Yes. Yes it is. Sort of. However, to simply link these characters together—one obsessed with his aging body, his sexuality, his herd, another whose mind is ravaged by way, another who’s only access to the present is only seeing five seconds into the future—under such an abstract pattern is incredibly reductive. It seems that, were we being asked to drop the specifics of each concern, to generalize and lump together each character to fit our idea of coherence, what’s lost is profoundly strange and profoundly real. Yes, I do think that the pattern of similarity is important—it is, after all, what makes us culturally (maybe even ontologically) recognizable to one another, empathizable with one another—but I think that, with the jumps in plot considered against the organization of the book (which poems/sections come after each other), we’ll see a kind of freedom, an intentional strangeness that’s pointing toward itself.

Which brings me to the second reason I chose the epigraph that I did: the lines “how will you recognize each other / in a strange way.” What we’re being pointed toward, even with the goddamned > in the book’s title, is not simply Anne Carson’s I’m a super badass hijinks. Instead, it’s a statement of strange recognition, a new kind of identification that occurs beyond what we, as a culture of people, are conscious of. I’d bet dollars to donuts (because I love donuts) that the majority of you look at the title and think that looks like a file I’d save on my computer, and it is! That’s the whole story of how Carson titled the book. But beyond that, it’s a piece of information that communicates similarity and similar understandings to us despite the fact that, linguistically/grammatically/philosophically, it is meaningless and just plain strange. The surrealist picaresque plot of the book, then, the organization, the characters’ relationships with one another, the fact that this is sort of a novel, doesn’t exist to create what most of us would classically think of as coherence. After all, we all know what a novel does: It uses plot to move a theme toward resolution with characters either furthering or impeding that progress. And a poem: It’s a pattern of language that makes the incoherent cohere. Here, we have those things, but also we don’t. As much as there seems to be a plot, seems to be patterns coalescing toward an identifiable meaning, there isn’t. What we come to instead is a profound strangeness and a profound identification alike (with characters and poems and forms and genres), an experience of the unheimlich, the uncanny, a thing both twisted and recognizable, home and not. We see the human, the mythic, the literary, the poetic, the cultural, and, at the same time, we see none of it, just strangeness, some unidentifiable piece of work existing completely on its own and in a vacuum.

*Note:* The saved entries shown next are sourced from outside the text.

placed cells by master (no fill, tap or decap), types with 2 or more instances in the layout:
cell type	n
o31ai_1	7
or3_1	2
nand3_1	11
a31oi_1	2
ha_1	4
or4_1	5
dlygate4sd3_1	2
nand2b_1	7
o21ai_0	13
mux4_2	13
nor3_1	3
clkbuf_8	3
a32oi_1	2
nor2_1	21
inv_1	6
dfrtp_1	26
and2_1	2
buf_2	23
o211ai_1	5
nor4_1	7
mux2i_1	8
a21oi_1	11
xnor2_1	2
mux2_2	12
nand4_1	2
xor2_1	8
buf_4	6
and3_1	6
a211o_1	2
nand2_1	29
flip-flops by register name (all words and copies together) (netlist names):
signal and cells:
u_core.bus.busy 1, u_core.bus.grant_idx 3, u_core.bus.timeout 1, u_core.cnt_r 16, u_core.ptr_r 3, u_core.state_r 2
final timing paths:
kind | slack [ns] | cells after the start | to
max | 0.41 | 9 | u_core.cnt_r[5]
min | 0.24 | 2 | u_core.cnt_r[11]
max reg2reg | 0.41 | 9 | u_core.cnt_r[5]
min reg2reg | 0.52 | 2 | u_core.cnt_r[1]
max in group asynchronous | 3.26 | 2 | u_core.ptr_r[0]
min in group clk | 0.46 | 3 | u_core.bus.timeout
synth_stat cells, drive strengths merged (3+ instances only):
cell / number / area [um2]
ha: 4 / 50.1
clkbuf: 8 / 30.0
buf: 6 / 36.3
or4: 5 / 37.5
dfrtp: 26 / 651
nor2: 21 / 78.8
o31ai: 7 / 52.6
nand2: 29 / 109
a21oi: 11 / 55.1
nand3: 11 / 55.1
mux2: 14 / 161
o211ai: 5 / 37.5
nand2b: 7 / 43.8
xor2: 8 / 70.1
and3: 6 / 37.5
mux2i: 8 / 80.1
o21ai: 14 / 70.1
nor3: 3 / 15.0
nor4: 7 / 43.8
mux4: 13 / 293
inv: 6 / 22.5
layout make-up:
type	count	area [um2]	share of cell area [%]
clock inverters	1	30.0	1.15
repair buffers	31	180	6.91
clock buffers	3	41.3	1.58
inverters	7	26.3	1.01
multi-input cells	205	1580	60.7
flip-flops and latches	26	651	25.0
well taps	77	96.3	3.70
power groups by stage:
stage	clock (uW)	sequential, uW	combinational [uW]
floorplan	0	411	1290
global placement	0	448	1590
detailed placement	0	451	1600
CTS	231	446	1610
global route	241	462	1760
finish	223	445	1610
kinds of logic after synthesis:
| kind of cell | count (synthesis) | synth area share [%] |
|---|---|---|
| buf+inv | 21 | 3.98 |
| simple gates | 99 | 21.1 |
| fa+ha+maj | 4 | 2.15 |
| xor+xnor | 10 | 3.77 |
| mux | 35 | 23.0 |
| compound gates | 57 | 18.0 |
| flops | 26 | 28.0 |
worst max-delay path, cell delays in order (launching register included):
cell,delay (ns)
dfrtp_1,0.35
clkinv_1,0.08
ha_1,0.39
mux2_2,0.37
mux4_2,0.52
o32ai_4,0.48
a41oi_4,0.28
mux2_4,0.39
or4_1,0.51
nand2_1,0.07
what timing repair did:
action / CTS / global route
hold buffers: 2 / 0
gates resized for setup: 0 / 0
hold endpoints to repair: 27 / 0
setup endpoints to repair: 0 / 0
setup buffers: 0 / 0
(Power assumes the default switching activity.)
==> config.mk <==
export PLATFORM = sky130hd
export DESIGN_NAME = coleco_ctrl_responder_flat
export DESIGN_NICKNAME = d
export VERILOG_FILES = /design/src/rtl/coleco_ctrl_responder_pkg.sv /design/src/rtl/coleco_ctrl_responder_if.sv /design/src/rtl/coleco_ctrl_responder_debounce.sv /design/src/rtl/coleco_ctrl_responder.sv /design/src/flat_wrapper.sv
export SDC_FILE = /design/constraint.sdc
export NUM_CORES = 1
export LEC_CHECK = 0
export CAP_MARGIN = 20
export CELL_PAD_IN_SITES_DETAIL_PLACEMENT = 0
export CELL_PAD_IN_SITES_GLOBAL_PLACEMENT = 1
export CORE_MARGIN = 1
export CORE_UTILIZATION = 53
export CTS_CLUSTER_DIAMETER = 30
export DETAILED_ROUTE_END_ITERATION = 10
export HOLD_SLACK_MARGIN = 0.02
export PLACE_DENSITY_LB_ADDON = 0.1
export SLEW_MARGIN = 25
export SYNTH_ARGS = -nofsm -noshare
export SYNTH_HDL_FRONTEND = slang
export SYNTH_HIERARCHICAL = 1
export SYNTH_SLANG_ARGS = --single-unit
==> constraint.sdc <==
create_clock -name clk -period 3.65 [get_ports clk]
set_clock_uncertainty 0.05 [all_clocks]
set_input_delay 0.73 -clock clk [delete_from_list [all_inputs] [get_ports clk]]
set_output_delay 0.73 -clock clk [all_outputs]
set_load 0.01 [all_outputs]
===== config.mk =====
export PLATFORM = sky130hd
export DESIGN_NAME = hazard_ctrl_flat
export DESIGN_NICKNAME = d
export VERILOG_FILES = /design/src/rtl/hazard_ctrl_if.sv /design/src/rtl/hazard_ctrl.sv /design/src/flat_wrapper.sv
export SDC_FILE = /design/constraint.sdc
export NUM_CORES = 1
export LEC_CHECK = 0
export BUFFER_PORTS_ARGS = -buffer_cell sky130_fd_sc_hd__buf_2
export CAP_MARGIN = 40
export CORE_ASPECT_RATIO = 1.5
export CORE_UTILIZATION = 40
export DETAILED_ROUTE_END_ITERATION = 12
export SYNTH_ARGS = -nofsm -noshare
export SYNTH_HDL_FRONTEND = slang
export SYNTH_SLANG_ARGS = --single-unit

===== constraint.sdc =====
create_clock -name i_clk -period 6.5 [get_ports i_clk]
set_clock_uncertainty 0.2 [all_clocks]
set_input_delay 0.325 -clock i_clk [delete_from_list [all_inputs] [get_ports i_clk]]
set_output_delay 0.325 -clock i_clk [all_outputs]
set_load 0.01 [all_outputs]

===== src/rtl/hazard_ctrl_if.sv =====
// hazard_ctrl_if: decode-stage hazard fields toward the controller,
// stall/flush/forward controls and perf counters back to the core.
interface hazard_ctrl_if #(
   parameter int CNT_W = 32
);
   logic             id_valid;
   logic [4:0]       id_rs1_addr;
   logic [4:0]       id_rs2_addr;
   logic             id_rs1_used;
   logic             id_rs2_used;
   logic [4:0]       id_rd_addr;
   logic             id_rd_wren;
   logic             id_is_load;
   logic             ex_redirect;
   logic             lsu_busy;
   logic             stall_pc;
   logic             stall_id;
   logic             flush_id;
   logic             flush_ex;
   logic [1:0]       fwd_a_sel;
   logic [1:0]       fwd_b_sel;
   logic [CNT_W-1:0] stall_cnt;
   logic [CNT_W-1:0] flush_cnt;

   modport master (
      output id_valid, id_rs1_addr, id_rs2_addr,
      output id_rs1_used, id_rs2_used,
      output id_rd_addr, id_rd_wren, id_is_load,
      output ex_redirect, lsu_busy,
      input  stall_pc, stall_id, flush_id, flush_ex,
      input  fwd_a_sel, fwd_b_sel,
      input  stall_cnt, flush_cnt
   );

   modport slave (
      input  id_valid, id_rs1_addr, id_rs2_addr,
      input  id_rs1_used, id_rs2_used,
      input  id_rd_addr, id_rd_wren, id_is_load,
      input  ex_redirect, lsu_busy,
      output stall_pc, stall_id, flush_id, flush_ex,
      output fwd_a_sel, fwd_b_sel,
      output stall_cnt, flush_cnt
   );
endinterface


===== src/rtl/hazard_ctrl.sv =====
// hazard_ctrl: stall/flush/forward control for the 5-stage RV32I pipe,
// tracking EX/MEM/WB producers in a private shadow pipeline.
module hazard_ctrl #(
   parameter bit FWD_EN = 1'b1,
   parameter bit RF_WT  = 1'b1,
   parameter int CNT_W  = 32
) (
   input logic          i_clk,
   input logic          i_rst,
   hazard_ctrl_if.slave hz
);

   typedef struct packed {
      logic       valid;
      logic [4:0] rd;
      logic       wren;
      logic       is_load;
      logic [4:0] rs1;
      logic [4:0] rs2;
      logic       rs1_used;
      logic       rs2_used;
   } ex_t;

   typedef struct packed {
      logic       valid;
      logic [4:0] rd;
      logic       wren;
      logic       is_load;
   } mem_t;

   typedef struct packed {
      logic       valid;
      logic [4:0] rd;
      logic       wren;
   } wb_t;

   typedef enum logic [1:0] {
      M_ADV,
      M_STALL,
      M_REDIR,
      M_FREEZE
   } mode_e;

   ex_t              ex_q;
   ex_t              ex_d;
   mem_t             mem_q;
   wb_t              wb_q;
   logic             ex_live;
   logic             mem_live;
   logic             wb_live;
   logic             rd_ex;
   logic             rd_mem;
   logic             rd_wb;
   logic             load_use;
   logic             raw_stall;
   mode_e            mode;
   logic             stall_pc;
   logic             stall_id;
   logic             flush_id;
   logic             flush_ex;
   logic [1:0]       fwd_a;
   logic [1:0]       fwd_b;
   logic [CNT_W-1:0] stall_cnt_q;
   logic [CNT_W-1:0] flush_cnt_q;

   function automatic logic reads(
      input logic       v,
      input logic       u1,
      input logic [4:0] a1,
      input logic       u2,
      input logic [4:0] a2,
      input logic [4:0] r
   );
      return v & ((u1 & (a1 == r)) | (u2 & (a2 == r)));
   endfunction

   function automatic logic [1:0] fwd_sel(
      input logic       used,
      input logic [4:0] rs,
      input mem_t       m,
      input logic       m_live,
      input wb_t        w,
      input logic       w_live
   );
      logic [1:0] s;
      s = 2'd0;
      if (FWD_EN && used) begin
         if (m_live && !m.is_load && (m.rd == rs))
            s = 2'd1;
         else if (w_live && (w.rd == rs))
            s = 2'd2;
      end
      return s;
   endfunction

   assign ex_live  = ex_q.valid & ex_q.wren
                   & (ex_q.rd != 5'd0);
   assign mem_live = mem_q.valid & mem_q.wren
                   & (mem_q.rd != 5'd0);
   assign wb_live  = wb_q.valid & wb_q.wren
                   & (wb_q.rd != 5'd0);

   assign rd_ex  = reads(hz.id_valid,
                         hz.id_rs1_used, hz.id_rs1_addr,
                         hz.id_rs2_used, hz.id_rs2_addr,
                         ex_q.rd);
   assign rd_mem = reads(hz.id_valid,
                         hz.id_rs1_used, hz.id_rs1_addr,
                         hz.id_rs2_used, hz.id_rs2_addr,
                         mem_q.rd);
   assign rd_wb  = reads(hz.id_valid,
                         hz.id_rs1_used, hz.id_rs1_addr,
                         hz.id_rs2_used, hz.id_rs2_addr,
                         wb_q.rd);

   assign load_use  = ex_live & ex_q.is_load & rd_ex;
   assign raw_stall = !FWD_EN
                    & ((ex_live & rd_ex)
                     | (mem_live & rd_mem)
                     | (!RF_WT & wb_live & rd_wb));

   // pick the pipeline action for this cycle, highest priority first
   always_comb begin
      mode = M_ADV;
      if (hz.lsu_busy)
         mode = M_FREEZE;
      else if (hz.ex_redirect)
         mode = M_REDIR;
      else if (load_use | raw_stall)
         mode = M_STALL;
   end

   // decode the action into stall/flush strobes and operand selects
   always_comb begin
      stall_pc = 1'b0;
      stall_id = 1'b0;
      flush_id = 1'b0;
      flush_ex = 1'b0;
      fwd_a    = fwd_sel(ex_q.rs1_used, ex_q.rs1,
                         mem_q, mem_live, wb_q, wb_live);
      fwd_b    = fwd_sel(ex_q.rs2_used, ex_q.rs2,
                         mem_q, mem_live, wb_q, wb_live);
      unique case (mode)
         M_FREEZE: begin
            stall_pc = 1'b1;
            stall_id = 1'b1;
         end
         M_REDIR: begin
            flush_id = 1'b1;
            flush_ex = 1'b1;
         end
         M_STALL: begin
            stall_pc = 1'b1;
            stall_id = 1'b1;
            flush_ex = 1'b1;
         end
         default: ;
      endcase
   end

   // ID fields as they would enter EX; a non-instruction is a bubble
   always_comb begin
      ex_d = '0;
      if (hz.id_valid) begin
         ex_d.valid    = 1'b1;
         ex_d.rd       = hz.id_rd_addr;
         ex_d.wren     = hz.id_rd_wren;
         ex_d.is_load  = hz.id_is_load;
         ex_d.rs1      = hz.id_rs1_addr;
         ex_d.rs2      = hz.id_rs2_addr;
         ex_d.rs1_used = hz.id_rs1_used;
         ex_d.rs2_used = hz.id_rs2_used;
      end
   end

   // shadow pipeline: hold on freeze, else shift with ID or a bubble
   always_ff @(posedge i_clk) begin
      if (i_rst) begin
         ex_q  <= '0;
         mem_q <= '0;
         wb_q  <= '0;
      end else if (mode != M_FREEZE) begin
         wb_q.valid    <= mem_q.valid;
         wb_q.rd       <= mem_q.rd;
         wb_q.wren     <= mem_q.wren;
         mem_q.valid   <= ex_q.valid;
         mem_q.rd      <= ex_q.rd;
         mem_q.wren    <= ex_q.wren;
         mem_q.is_load <= ex_q.is_load;
         ex_q          <= (mode == M_ADV) ? ex_d : '0;
      end
   end

   // saturating perf counters for stall and redirect cycles
   always_ff @(posedge i_clk) begin
      if (i_rst) begin
         stall_cnt_q <= '0;
         flush_cnt_q <= '0;
      end else begin
         if (stall_pc && (stall_cnt_q != '1))
            stall_cnt_q <= stall_cnt_q + CNT_W'(1);
         if ((mode == M_REDIR) && (flush_cnt_q != '1))
            flush_cnt_q <= flush_cnt_q + CNT_W'(1);
      end
   end

   assign hz.stall_pc  = stall_pc;
   assign hz.stall_id  = stall_id;
   assign hz.flush_id  = flush_id;
   assign hz.flush_ex  = flush_ex;
   assign hz.fwd_a_sel = fwd_a;
   assign hz.fwd_b_sel = fwd_b;
   assign hz.stall_cnt = stall_cnt_q;
   assign hz.flush_cnt = flush_cnt_q;

endmodule
**src/rtl/bus_cycle_ctrl_if.sv**
```systemverilog
// Core-request and 68000-style bus signal bundle for bus_cycle_ctrl.
// The master view belongs to the controller; the slave view to the core plus bus environment.
interface bus_cycle_ctrl_if;
  logic        req;
  logic        we;
  logic        size;
  logic [23:0] addr;
  logic [15:0] wdata;
  logic        ack;
  logic [15:0] rdata;
  logic        err;
  logic        addr_err;
  logic        busy;
  logic [22:0] A;
  logic        AS;
  logic        UDS;
  logic        LDS;
  logic        RW;
  logic [15:0] D_OUT;
  logic        D_OE;
  logic [15:0] D_IN;
  logic        DTACK;
  logic        BERR;
  logic        BR;
  logic        BGACK;
  logic        BG;
  logic        BUS_OWN;

  modport master (
    input  req, we, size, addr, wdata, D_IN, DTACK, BERR, BR, BGACK,
    output ack, rdata, err, addr_err, busy, A, AS, UDS, LDS, RW, D_OUT, D_OE, BG, BUS_OWN
  );

  modport slave (
    output req, we, size, addr, wdata, D_IN, DTACK, BERR, BR, BGACK,
    input  ack, rdata, err, addr_err, busy, A, AS, UDS, LDS, RW, D_OUT, D_OE, BG, BUS_OWN
  );
endinterface

```
**src/rtl/bus_cycle_ctrl.sv**
```systemverilog
// Runs one byte/word 68000-style asynchronous bus cycle per core request and
// hands the bus to external masters over BR/BG/BGACK while idle.
module bus_cycle_ctrl #(
  parameter int TIMEOUT = 64
) (
  input logic              CLK,
  input logic              RESET,
  bus_cycle_ctrl_if.master bus
);

  localparam logic [2:0] ST_IDLE     = 3'd0;
  localparam logic [2:0] ST_ADDR     = 3'd1;
  localparam logic [2:0] ST_STROBE   = 3'd2;
  localparam logic [2:0] ST_WAIT     = 3'd3;
  localparam logic [2:0] ST_DONE     = 3'd4;
  localparam logic [2:0] ST_GRANT    = 3'd5;
  localparam logic [2:0] ST_RELEASED = 3'd6;

  localparam int               CNT_W    = $clog2(TIMEOUT + 1);
  localparam logic [CNT_W-1:0] CNT_LAST = CNT_W'(TIMEOUT);

  logic [2:0]       state_r;
  logic [2:0]       state_nxt_s;
  logic [CNT_W-1:0] cnt_r;
  logic             we_r;
  logic             size_r;
  logic             a0_r;

  logic        accept_s;
  logic        addr_err_s;
  logic        timeout_s;
  logic        we_cur_s;
  logic        strobe_nxt_s;
  logic        drive_nxt_s;
  logic        read_ok_s;
  logic [15:0] wdata_bus_s;
  logic [15:0] rdata_cap_s;

  assign accept_s     = (state_r == ST_IDLE) & ~bus.BR & bus.req;
  assign addr_err_s   = bus.size & bus.addr[0];
  assign timeout_s    = (cnt_r == CNT_LAST);
  assign we_cur_s     = accept_s ? bus.we : we_r;
  assign strobe_nxt_s = (state_nxt_s == ST_STROBE) | (state_nxt_s == ST_WAIT);
  assign drive_nxt_s  = we_cur_s & ((state_nxt_s == ST_ADDR) | strobe_nxt_s);
  assign read_ok_s    = (state_r == ST_WAIT) & ~bus.BERR & bus.DTACK & ~we_r;
  assign wdata_bus_s  = bus.size ? bus.wdata : {bus.wdata[7:0], bus.wdata[7:0]};

  // Byte lane selection for read data: even byte rides UDS (D[15:8]), odd byte LDS (D[7:0]).
  always_comb begin
    rdata_cap_s = 16'h0000;
    if (size_r) begin
      rdata_cap_s = bus.D_IN;
    end else if (a0_r) begin
      rdata_cap_s = {8'h00, bus.D_IN[7:0]};
    end else begin
      rdata_cap_s = {8'h00, bus.D_IN[15:8]};
    end
  end

  // Next-state decode; BR is honoured only from IDLE and outranks a same-cycle req.
  always_comb begin
    state_nxt_s = state_r;
    case (state_r)
      ST_IDLE: begin
        if (bus.BR) begin
          state_nxt_s = ST_GRANT;
        end else if (bus.req) begin
          state_nxt_s = addr_err_s ? ST_DONE : ST_ADDR;
        end else begin
          state_nxt_s = ST_IDLE;
        end
      end
      ST_ADDR:   state_nxt_s = ST_STROBE;
      ST_STROBE: state_nxt_s = ST_WAIT;
      ST_WAIT: begin
        if (bus.BERR || bus.DTACK || timeout_s) begin
          state_nxt_s = ST_DONE;
        end else begin
          state_nxt_s = ST_WAIT;
        end
      end
      ST_DONE:   state_nxt_s = ST_IDLE;
      ST_GRANT: begin
        if (bus.BGACK) begin
          state_nxt_s = ST_RELEASED;
        end else if (!bus.BR) begin
          state_nxt_s = ST_IDLE;
        end else begin
          state_nxt_s = ST_GRANT;
        end
      end
      ST_RELEASED: begin
        if (!bus.BGACK) begin
          state_nxt_s = ST_IDLE;
        end else begin
          state_nxt_s = ST_RELEASED;
        end
      end
      default:   state_nxt_s = ST_IDLE;
    endcase
  end

  // State register.
  always_ff @(posedge CLK or posedge RESET) begin
    if (RESET) begin
      state_r <= ST_IDLE;
    end else begin
      state_r <= state_nxt_s;
    end
  end

  // Request attributes kept for the strobe phase and read-data lane selection.
  always_ff @(posedge CLK or posedge RESET) begin
    if (RESET) begin
      we_r   <= 1'b0;
      size_r <= 1'b0;
      a0_r   <= 1'b0;
    end else if (accept_s) begin
      we_r   <= bus.we;
      size_r <= bus.size;
      a0_r   <= bus.addr[0];
    end
  end

  // WAIT-cycle counter; the timeout exit fires on the WAIT cycle where it reaches TIMEOUT.
  always_ff @(posedge CLK or posedge RESET) begin
    if (RESET) begin
      cnt_r <= '0;
    end else if (state_r == ST_STROBE) begin
      cnt_r <= '0;
    end else if ((state_r == ST_WAIT) && !timeout_s) begin
      cnt_r <= cnt_r + CNT_W'(1);
    end
  end

  // Registered outputs, loaded with the values belonging to the state being entered.
  always_ff @(posedge CLK or posedge RESET) begin
    if (RESET) begin
      bus.A        <= 23'h000000;
      bus.AS       <= 1'b0;
      bus.UDS      <= 1'b0;
      bus.LDS      <= 1'b0;
      bus.RW       <= 1'b1;
      bus.D_OUT    <= 16'h0000;
      bus.D_OE     <= 1'b0;
      bus.BG       <= 1'b0;
      bus.BUS_OWN  <= 1'b1;
      bus.ack      <= 1'b0;
      bus.rdata    <= 16'h0000;
      bus.err      <= 1'b0;
      bus.addr_err <= 1'b0;
      bus.busy     <= 1'b0;
    end else begin
      bus.ack     <= (state_nxt_s == ST_DONE);
      bus.busy    <= (state_nxt_s != ST_IDLE);
      bus.BG      <= (state_nxt_s == ST_GRANT);
      bus.BUS_OWN <= ~((state_nxt_s == ST_GRANT) | (state_nxt_s == ST_RELEASED));
      bus.AS      <= strobe_nxt_s;
      bus.UDS     <= strobe_nxt_s & (size_r | ~a0_r);
      bus.LDS     <= strobe_nxt_s & (size_r | a0_r);
      bus.D_OE    <= drive_nxt_s;

      if (accept_s && !addr_err_s) begin
        bus.A  <= bus.addr[23:1];
        bus.RW <= ~bus.we;
        if (bus.we) begin
          bus.D_OUT <= wdata_bus_s;
        end
      end else if (state_nxt_s == ST_DONE) begin
        bus.RW <= 1'b1;
      end

      if (state_nxt_s == ST_DONE) begin
        if (state_r == ST_IDLE) begin
          bus.err      <= 1'b1;
          bus.addr_err <= 1'b1;
          bus.rdata    <= 16'h0000;
        end else begin
          bus.err      <= bus.BERR | ~bus.DTACK;
          bus.addr_err <= 1'b0;
          bus.rdata    <= read_ok_s ? rdata_cap_s : 16'h0000;
        end
      end else begin
        bus.err      <= 1'b0;
        bus.addr_err <= 1'b0;
      end
    end
  end

endmodule

```
**src/flat_wrapper.sv**
```systemverilog
// flat-port wrapper written by rule: the top's interface ports become plain ports
module bus_cycle_ctrl_flat 
#(
  parameter int TIMEOUT = 64
)
  (CLK, RESET, bus_req, bus_we, bus_size, bus_addr, bus_wdata, bus_D_IN, bus_DTACK, bus_BERR, bus_BR, bus_BGACK, bus_ack, bus_rdata, bus_err, bus_addr_err, bus_busy, bus_A, bus_AS, bus_UDS, bus_LDS, bus_RW, bus_D_OUT, bus_D_OE, bus_BG, bus_BUS_OWN);
  bus_cycle_ctrl_if bus_i ();
  input logic CLK;
  input logic RESET;
  input wire logic [$bits(bus_i.req)-1:0] bus_req;
  input wire logic [$bits(bus_i.we)-1:0] bus_we;
  input wire logic [$bits(bus_i.size)-1:0] bus_size;
  input wire logic [$bits(bus_i.addr)-1:0] bus_addr;
  input wire logic [$bits(bus_i.wdata)-1:0] bus_wdata;
  input wire logic [$bits(bus_i.D_IN)-1:0] bus_D_IN;
  input wire logic [$bits(bus_i.DTACK)-1:0] bus_DTACK;
  input wire logic [$bits(bus_i.BERR)-1:0] bus_BERR;
  input wire logic [$bits(bus_i.BR)-1:0] bus_BR;
  input wire logic [$bits(bus_i.BGACK)-1:0] bus_BGACK;
  output wire logic [$bits(bus_i.ack)-1:0] bus_ack;
  output wire logic [$bits(bus_i.rdata)-1:0] bus_rdata;
  output wire logic [$bits(bus_i.err)-1:0] bus_err;
  output wire logic [$bits(bus_i.addr_err)-1:0] bus_addr_err;
  output wire logic [$bits(bus_i.busy)-1:0] bus_busy;
  output wire logic [$bits(bus_i.A)-1:0] bus_A;
  output wire logic [$bits(bus_i.AS)-1:0] bus_AS;
  output wire logic [$bits(bus_i.UDS)-1:0] bus_UDS;
  output wire logic [$bits(bus_i.LDS)-1:0] bus_LDS;
  output wire logic [$bits(bus_i.RW)-1:0] bus_RW;
  output wire logic [$bits(bus_i.D_OUT)-1:0] bus_D_OUT;
  output wire logic [$bits(bus_i.D_OE)-1:0] bus_D_OE;
  output wire logic [$bits(bus_i.BG)-1:0] bus_BG;
  output wire logic [$bits(bus_i.BUS_OWN)-1:0] bus_BUS_OWN;
  assign bus_i.req = bus_req;
  assign bus_i.we = bus_we;
  assign bus_i.size = bus_size;
  assign bus_i.addr = bus_addr;
  assign bus_i.wdata = bus_wdata;
  assign bus_i.D_IN = bus_D_IN;
  assign bus_i.DTACK = bus_DTACK;
  assign bus_i.BERR = bus_BERR;
  assign bus_i.BR = bus_BR;
  assign bus_i.BGACK = bus_BGACK;
  assign bus_ack = bus_i.ack;
  assign bus_rdata = bus_i.rdata;
  assign bus_err = bus_i.err;
  assign bus_addr_err = bus_i.addr_err;
  assign bus_busy = bus_i.busy;
  assign bus_A = bus_i.A;
  assign bus_AS = bus_i.AS;
  assign bus_UDS = bus_i.UDS;
  assign bus_LDS = bus_i.LDS;
  assign bus_RW = bus_i.RW;
  assign bus_D_OUT = bus_i.D_OUT;
  assign bus_D_OE = bus_i.D_OE;
  assign bus_BG = bus_i.BG;
  assign bus_BUS_OWN = bus_i.BUS_OWN;
  bus_cycle_ctrl #(.TIMEOUT(TIMEOUT)) u_core (.CLK(CLK), .RESET(RESET), .bus(bus_i));
endmodule
```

When I made the statement in the title that Red Doc> exists on the edge of sense, I meant that sincerely and even as a kind of celebration. This is not a conceptual poetry that can’t be read, but, at the same time, it certainly isn’t the kind of poetry or novel that you’re likely used to reading. It’s an artwork of the mind and its reality, of the dissimilarity that each of us knows to be true about ourselves and, ultimately, what it means to connect with another, to be alongside them in life, on a journey, in time when this is the case. To never escape our shit while moving forward through time. To be with another and to know nothing of them, to see their cruelty and damage and violence and insanity and their capacity to care, to feel, to empathize and identify. To “be / suspended in the lives of/ others and still not.” This is a book about being.